During the past two weeks, the shortest-term interbank rates (overnights and tomnexts) remained floating between 3-15 percent. There was a large liquidity surplus on the money market during the last days of February's minimum reserve requirements period. The surplus was caused mainly by the high volume (3 billion) of the NBS's refinancing funds in the sector. The new period market opened at around 14 percent (O/N), but later rates decreased to 6 percent.
The NBS continued to sustain the liquidity surplus via two-week repo tenders. Later, banks began to realize that the surplus was permanent and believed declarations of NBS officials about lowering interbank interest rates.
The Finance Ministry rejected all bids in auctions of short-term and 28-day T-bills. We believe the ministry is waiting until the NBS achieves a reduction in long-term rates, forcing the sector to accept lower yields in state securities auctions. On February 24, the ministry sold a small 530 million crown tranche of one-year state bonds with average yield of 22.46 percent. It was the first successful auction after the ministry rejected all bids in three previous auctions of similar state papers. The following week, the ministry sold one-year bonds worth 1.15 billion crowns with average yield of 23.44 percent.
On the FX market, the crown has been gradually rising against its basket parity, gaining around 2.0 percent in two weeks. The crown, pushed up mainly by the NBS's policy of fixing at stronger-than-market levels, strengthened significantly after some banks converted their long foreign currency positions. On March 3, the crown briefly touched -1.0 percent against the basket parity, making the NBS fix it at market level for the first time in several weeks. It was a clear signal that the central bank is satisfied with the current exchange rate. Before March 6, the crown weakened again to -1.65 percent.

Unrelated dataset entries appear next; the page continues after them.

File: src/rtl/serial_adder_if.sv
// serial_adder_if
// Groups the request/result signals of the bit-serial adder.
//   start      : request; the adder samples it only while idle
//   a, b, cin  : operands; captured on the edge that accepts start
//   busy       : high while an addition is in progress
//   done       : one-cycle completion pulse
//   sum, cout  : result registers, holding the last completed result
//   state_dbg  : current FSM state (0 = IDLE, 1 = SHIFT), for observation
// Handshake: a request is accepted on any rising edge where start=1 and
// busy=0; start while busy=1 is ignored. Completion is signalled by a
// single-cycle done pulse, with sum/cout valid from that edge onward.
// master = requester side, slave = adder side.
interface serial_adder_if #(
   parameter int WIDTH = 8
);
   logic             start;
   logic [WIDTH-1:0] a;
   logic [WIDTH-1:0] b;
   logic             cin;
   logic             busy;
   logic             done;
   logic [WIDTH-1:0] sum;
   logic             cout;
   logic             state_dbg;

   modport master (
      output start, a, b, cin,
      input  busy, done, sum, cout, state_dbg
   );

   modport slave (
      input  start, a, b, cin,
      output busy, done, sum, cout, state_dbg
   );
endinterface

File: src/rtl/serial_adder.sv
// full_adder
// One-bit full adder cell.
//   a, b, cin : input bits
//   sum, cout : sum bit and carry-out
module full_adder (
   input  logic a,
   input  logic b,
   input  logic cin,
   output logic sum,
   output logic cout
);
   assign sum  = a ^ b ^ cin;
   assign cout = (a & b) | (cin & (a ^ b));
endmodule

// serial_adder
// Bit-serial adder for two WIDTH-bit operands built around one full_adder
// cell. Operands are shifted through the cell LSB first, one bit pair per
// clock, with the carry held in a flop between bits. A result is produced
// WIDTH cycles after the accepting edge.
//   clk   : system clock, rising-edge
//   rst_n : synchronous active-low reset
//   bus   : serial_adder_if slave port (start/a/b/cin in, busy/done/sum/cout out)
module serial_adder #(
   parameter int WIDTH = 8
) (
   input  logic          clk,
   input  logic          rst_n,
   serial_adder_if.slave bus
);
   localparam int CNT_W = (WIDTH > 1) ? $clog2(WIDTH) : 1;
   localparam logic [CNT_W-1:0] LAST_CNT = CNT_W'(WIDTH - 1);

   typedef enum logic {
      IDLE  = 1'b0,
      SHIFT = 1'b1
   } state_t;

   state_t             state_q, state_d;
   logic [WIDTH-1:0]   a_sr_q, a_sr_d;
   logic [WIDTH-1:0]   b_sr_q, b_sr_d;
   logic [WIDTH-1:0]   acc_sr_q, acc_sr_d;
   logic               carry_q, carry_d;
   logic [CNT_W-1:0]   cnt_q, cnt_d;
   logic               busy_q, busy_d;
   logic               done_q, done_d;
   logic [WIDTH-1:0]   sum_q, sum_d;
   logic               cout_q, cout_d;

   logic               fa_sum;
   logic               fa_cout;

   full_adder u_full_adder (
      .a    (a_sr_q[0]),
      .b    (b_sr_q[0]),
      .cin  (carry_q),
      .sum  (fa_sum),
      .cout (fa_cout)
   );

   always_comb begin
      state_d  = state_q;
      a_sr_d   = a_sr_q;
      b_sr_d   = b_sr_q;
      acc_sr_d = acc_sr_q;
      carry_d  = carry_q;
      cnt_d    = cnt_q;
      busy_d   = busy_q;
      done_d   = 1'b0;
      sum_d    = sum_q;
      cout_d   = cout_q;

      unique case (state_q)
         IDLE: begin
            if (bus.start) begin
               a_sr_d  = bus.a;
               b_sr_d  = bus.b;
               carry_d = bus.cin;
               cnt_d   = '0;
               busy_d  = 1'b1;
               state_d = SHIFT;
            end
         end
         SHIFT: begin
            // Accumulator fills from the MSB so that after WIDTH shifts the
            // first (least significant) sum bit has reached bit 0.
            acc_sr_d = {fa_sum, acc_sr_q[WIDTH-1:1]};
            carry_d  = fa_cout;
            a_sr_d   = a_sr_q >> 1;
            b_sr_d   = b_sr_q >> 1;
            cnt_d    = cnt_q + CNT_W'(1);
            if (cnt_q == LAST_CNT) begin
               // Publish the accumulator including the bit formed this cycle.
               sum_d   = {fa_sum, acc_sr_q[WIDTH-1:1]};
               cout_d  = fa_cout;
               done_d  = 1'b1;
               busy_d  = 1'b0;
               state_d = IDLE;
            end
         end
         default: state_d = IDLE;
      endcase
   end

   always_ff @(posedge clk) begin
      if (!rst_n) begin
         state_q  <= IDLE;
         a_sr_q   <= '0;
         b_sr_q   <= '0;
         acc_sr_q <= '0;
         carry_q  <= 1'b0;
         cnt_q    <= '0;
         busy_q   <= 1'b0;
         done_q   <= 1'b0;
         sum_q    <= '0;
         cout_q   <= 1'b0;
      end else begin
         state_q  <= state_d;
         a_sr_q   <= a_sr_d;
         b_sr_q   <= b_sr_d;
         acc_sr_q <= acc_sr_d;
         carry_q  <= carry_d;
         cnt_q    <= cnt_d;
         busy_q   <= busy_d;
         done_q   <= done_d;
         sum_q    <= sum_d;
         cout_q   <= cout_d;
      end
   end

   assign bus.busy      = busy_q;
   assign bus.done      = done_q;
   assign bus.sum       = sum_q;
   assign bus.cout      = cout_q;
   assign bus.state_dbg = state_q;
endmodule

File: src/flat_wrapper.sv
// flat-port wrapper written by rule: the top's interface ports become plain ports
module serial_adder_flat 
#(
   parameter int WIDTH = 8
)
  (clk, rst_n, bus_start, bus_a, bus_b, bus_cin, bus_busy, bus_done, bus_sum, bus_cout, bus_state_dbg);
  serial_adder_if #(.WIDTH(WIDTH)) bus_i ();
  input  logic clk;
  input  logic rst_n;
  input wire logic [$bits(bus_i.start)-1:0] bus_start;
  input wire logic [$bits(bus_i.a)-1:0] bus_a;
  input wire logic [$bits(bus_i.b)-1:0] bus_b;
  input wire logic [$bits(bus_i.cin)-1:0] bus_cin;
  output wire logic [$bits(bus_i.busy)-1:0] bus_busy;
  output wire logic [$bits(bus_i.done)-1:0] bus_done;
  output wire logic [$bits(bus_i.sum)-1:0] bus_sum;
  output wire logic [$bits(bus_i.cout)-1:0] bus_cout;
  output wire logic [$bits(bus_i.state_dbg)-1:0] bus_state_dbg;
  assign bus_i.start = bus_start;
  assign bus_i.a = bus_a;
  assign bus_i.b = bus_b;
  assign bus_i.cin = bus_cin;
  assign bus_busy = bus_i.busy;
  assign bus_done = bus_i.done;
  assign bus_sum = bus_i.sum;
  assign bus_cout = bus_i.cout;
  assign bus_state_dbg = bus_i.state_dbg;
  serial_adder #(.WIDTH(WIDTH)) u_core (.clk(clk), .rst_n(rst_n), .bus(bus_i));
endmodule
File: config.mk
export PLATFORM = sky130hd
export DESIGN_NAME = serial_adder_flat
export DESIGN_NICKNAME = d
export VERILOG_FILES = /design/src/rtl/serial_adder_if.sv /design/src/rtl/serial_adder.sv /design/src/flat_wrapper.sv
export SDC_FILE = /design/constraint.sdc
export NUM_CORES = 1
export LEC_CHECK = 0
export ABC_AREA = 1
export CORE_ASPECT_RATIO = 1.75
export CORE_MARGIN = 5
export CORE_UTILIZATION = 33
export DETAILED_ROUTE_END_ITERATION = 16
export GPL_TIMING_DRIVEN = 1
export SETUP_SLACK_MARGIN = 0.4
export SYNTH_ARGS = -nofsm -noshare
export SYNTH_HDL_FRONTEND = slang
export SYNTH_SLANG_ARGS = --single-unit
File: constraint.sdc
create_clock -name clk -period 1.6 [get_ports clk]
set_clock_uncertainty 0.15 [all_clocks]
set_input_delay 0.48 -clock clk [delete_from_list [all_inputs] [get_ports clk]]
set_output_delay 0.48 -clock clk [all_outputs]
set_load 0.02 [all_outputs]
**Yosys cells after proc, flatten, opt, wreduce, memory -nomap -nowiden**

Cells that the tools add are included.

- Register bits: 40
- Input bits: 20
- Output and inout port bits: 12

- Add/sub/neg operators: 1
- Equality and inequality tests: 3
- Muxes and demuxes: 15
- Bitwise operators: 6
- Reduce and logical (&&, ||, !) cells: 3

Operators by type and width:

| cell | count |
|---|---|
| $pmux 8 s2 | 2 |
| $mux 8 | 2 |
| $mux 1 | 6 |
| $pmux 1 s2 | 3 |
| $pmux 3 s2 | 1 |
| $reduce_and 2->1 | 3 |
| $ne 2x2->1 const B | 2 |
| $add 3x1->3 const B | 1 |
| $eq 3x3->1 const B | 1 |
| $mux 3 | 1 |
| $and 1x1->1 | 2 |
| $xor 1x1->1 | 2 |
| $not 1->1 | 1 |
| $or 1x1->1 | 1 |

**Logic depth before layout (Yosys ltp)**

- Depth after elaboration: 4
- Gate-level depth with buffers: 7
- Depth with buffers taken out: 6

**Modules after synthesis**

A second synthesis with hierarchy kept.

- Cell total of the unflattened synthesis: 221
- Area, all modules: 1612.8 sq um

Modules (own cells, without submodules):

| module | instances | cells an instance | area each (sq um) | seq. area each (sq um) |
|---|---|---|---|---|
| serial_adder | 1 | 220 | 1592.8 | 780.7 |
| full_adder | 1 | 1 | 20.0 | 0.0 |

**Least setup slack after synthesis**

Ideal clock, no wire load.

- Path type: flip-flop to flip-flop
- Start point: register u_core.state_q, in the netlist u_core.bus.state_dbg
- End point: register u_core.a_sr_q[1]
- Library setup time: 0.110 ns
- Arrival: 1.082 ns
- Required time: 1.340 ns
- Slack: 0.258 ns
- Stages on the path, launching flop included: 8
- Buffers on the path: 2
- Period minus slack after synthesis: 1.342 ns
- Path through: dfxtp_1 -> buf_4 -> inv_2 -> buf_4 -> nand3_1 -> nand3_1 -> nand2_1 -> inv_1

- Cells in the longest elaborated chain, start to end: 2

RTL lines:

| what | line | RTL |
|---|---|---|
| start, declared | serial_adder.sv:39 | `state_t state_q, state_d;` |
| start signal, assigned | serial_adder.sv:118 | `state_q <= state_d;` |
| $not 1->1 | serial_adder.sv:73 | `unique case (state_q)` |
| $pmux 8 s2 or $ne 2x2->1 (tied branches) | -- |  |
| end signal, assigned | serial_adder.sv:119 | `a_sr_q <= a_sr_d;` |
| end, declared | serial_adder.sv:40 | `logic [WIDTH-1:0] a_sr_q, a_sr_d;` |

Several ways; a longest one is shown, not always the timed one.
A chain may end at the register's enable or synchronous reset.

**Final worst setup path**

- Start point: register u_core.sum_q[0], in the netlist u_core.bus.sum[0]
- End point: output port bus_sum[0]

RTL lines:

| what | line | RTL |
|---|---|---|
| start, declared | serial_adder.sv:47 | `logic [WIDTH-1:0] sum_q, sum_d;` |
| start signal, assigned | serial_adder.sv:126 | `sum_q <= sum_d;` |
| end, declared | flat_wrapper.sv:16 | `output wire logic [$bits(bus_i.sum)-1:0] bus_sum;` |

No word-level cell between the ends.

==> summary.txt <==
Critical path
  – Startpoint types: register
  – Max stage delay on crit path: 0.36 ns
  – Worst path slowest cell: dfxtp_2
  – WP buf/inv: 1
  – CP max FO: 2
  – Worst Path Required: 0.97 ns
  – Worst EP arrival: 0.76 ns
  – Cell family with most CP delay: flip-flops
  – Worst Setup Path Type: reg -> out
  – Critical Path, Cell by Cell: buf_6
  – Crit. End Element: output pin

Synthesis
  – Syn Area/Cell: 7.286 sq um
  – #FFs+latches synth: 39
  – Seq/Total Area, Yosys: 0.4848
  – Synth unique cells: 17
  – Synth Warn #: 0
  – Cells after Synth: 221
  – Post-Syn Area: 0.001610 sq mm
  – Syn Nets: 245

Die
  – CORE AREA: 0.004707 sq mm
  – Die Wd: 62.81 microns
  – Initial Util: 0.3421
  – I/O pins: 32
  – Die height: 102.4 microns
  – Site Rows: 33
  – Die area: 0.006432 sq mm

Route
  – Initial DRC Count: 24
  – Vias per std cell: 4.718
  – Routed len/inst: 12.72 microns
  – Remaining antenna violation count: 0
  – Drt total wl: 4148 microns
  – Pre-antenna DRT Iters: 4
  – Vias: 1,538
  – DRC: 0

Global route
  – Overflow left after global routing: 0
  – All-Layer GR Usage: 0.1208
  – Pin count of the biggest net entering global routing: 31
  – Initial antenna violation count: 0
  – First-pass GRT wire length: 6175 microns
  – Number of global-route vias before repair: 1,388

Placed design
  – Cell count after placement: 301
  – RePlAce Congestion: 0.7196
  – Post-detail-place hpwl: 2514 microns
  – Port bufs: 31

Final layout
  – Area Growth Syn to Fin: 57.34%
  – Layout cells sized above 1: 0.4051
  – Antenna Cells: 0
  – Commonest non-fill, non-tap cell in the layout: nand2_1
  – Final nets: 297
  – Most frequent cells in the layout: 50 x nand2_1, 25 x nand3_1, 23 x dfxtp_1, 18 x inv_1
  – Fin cells: 326

Power and ir drop
  – Register share of total power: 0.518
  – Clock Power Share: 0.315
  – NetSw: 525.9 uW
  – Leak pwr: 1.206 nW
  – P_int: 1.497 mW
  – Pwr dens: 798.2 mW/mm^2
  – Switch share: 0.2600
  – Max VDD drop: 0.5510 mV
  – Combinational Power Share: 0.166

Run status
  – Status: completed

Clock network
  – CTS tree: yes
  – Clk Latency, worst-skew pair: 0.28 ns
  – Clk buf depth: 2
  – H-tree depth: 2
  – Clk pin slew, worst setup/hold paths: 0.07 ns
  – Root Driver: clkbuf_8
  – Clk sinks: 39
  – CTS buffer count: 5
  – Post-CTS Hold Buffers: 0

STA
  – Fin. Hold Viols: 0
  – Number of setup violations in the final report: 0
  – Slew @ Worst Pin: 0.2287 ns
  – Relative slew slack: 0.8473
  – Fin crit share: 0.8694
  – F_max: 718.9 MHz
  – WHS: 0.3130 ns
  – Fin. max-slew vios: 0
  – RSZ-0062 raised after global routing: yes
  – Minimum clock period: 1.391 ns

Worst hold path
  – Type of the tightest min-delay check: reg -> reg

Job
  – Max Cap Viol: 0
-- registers in the layout, summed over array words and instances, names as in the netlist --
name,count
u_core.b_sr_q,8
u_core.a_sr_q,8
u_core.cnt_q,3
u_core.bus.sum,8
u_core.bus.done,1
u_core.bus.cout,1
u_core.acc_sr_q,7
u_core.bus.state_dbg,1
u_core.bus.busy,1
u_core.carry_q,1
-- layer usage --
| metal | wire [microns] | up-vias | global-route usage | part of all wire |
|---|---|---|---|---|
| li1 | - | 793 | - | - |
| met2 | 2302 | 32 | 0.2236 | 0.55 |
| met1 | 1575 | 706 | 0.1293 | 0.38 |
| met3 | 161 | 7 | 0.02750 | 0.039 |
| met5 | 0 | - | 0 | 0 |
| met4 | 108 | 0 | 0.05392 | 0.026 |
-- synthesized netlist by cell type, drive strengths merged --
cell type	instances	area (sq um)
nand2	70	270.3
nand3	30	150.1
nor2	21	81.33
dfxtp	39	780.8
inv	20	75.07
ha	3	37.54
clkbuf	1	3.750
fa	1	20.02
a21oi	14	70.07
buf	12	71.32
nor3	1	5.000
o21ai	9	45.04
-- power groups by stage --
stage	clock network [mW]	registers [mW]	logic, mW
after floorplan	0	1.06	0.149
after global placement	0	1.06	0.232
after detailed placement	0	1.06	0.234
after CTS	0.661	1.04	0.249
after global routing	0.702	1.05	0.368
final	0.638	1.05	0.336
-- cell type report --
| type | instances | area, sq um |
|---|---|---|
| clock buffers | 7 | 76.32 |
| fillers | 461 | 2173 |
| well taps | 52 | 65.06 |
| multi-input cells | 150 | 898.4 |
| inverters | 20 | 90.09 |
| clock inverters | 1 | 5.005 |
| repair buffers | 56 | 579.3 |
| flip-flops and latches | 39 | 803.3 |
| repair inverters | 1 | 16.27 |
-- through the flow --
step           total power [mW]  setup TNS, ns  setup WS [ns]  utilization  instance area, sq um
6_report                  2.022              0         0.2090       0.5383                  2534
5_1_grt                   2.123              0         0.1512       0.5383                  2534
4_1_cts                   1.953              0         0.1970       0.4734                  2228
3_5_place_dp              1.296         -4.598        -0.1990       0.4274                  2012
3_3_place_gp              1.293         -3.997        -0.1706       0.4274                  2012
2_1_floorplan             1.211              0         0.3534            -                  1668
-- worst paths after layout --
check	from	slack [ns]	end	depth (start not counted)
worst min register to register	u_core.acc_sr_q[7]	0.31	u_core.bus.sum[6]	2
worst max-delay path	u_core.bus.sum[0]	0.21	bus_sum[0]	1
worst max register to register	u_core.bus.state_dbg	0.21	u_core.a_sr_q[2]	8
worst min-delay path	u_core.acc_sr_q[7]	0.31	u_core.bus.sum[6]	2
-- kinds of logic (layout without fill, tap and decap cells) --
kind of cell,count (synthesis),after routing,share of synthesized area
AOI/OAI and AO/OA,23,23,0.07148
and+or+nand+nor,122,123,0.3147
DFF,39,39,0.4848
adders and majority gates,4,4,0.03575
buffers and inverters,33,85,0.09324
-- timing repair --
action / 4_1_cts / 5_1_grt
pin swaps: 6 / 10
resized for setup: 111 / 61
setup endpoints to repair: 51 / 51
setup buffers: 2 / 10
gates cloned: 2 / 3
Power figures use the tool's default switching activity.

We believe that on the money market, the NBS will continue to use mid-term refinancing repo tenders, pushing interbank rates even lower. The central bank probably realizes the need for a further decrease in long-term maturities, especially when taking into account the anticipated yields at which the budget deficit should be financed this year. Recent developments on the market showed the NBS wants to have the crown strong and stable. The spot market will remain very sensitive, but low liquidity and even lower foreign interest will allow the NBS to fully control the crown's developments.
A large amount of old state debts have to be repaid this year, and the foreign trade deficit could also put the crown under pressure later this year, which means the crown remains a candidate for devaluation.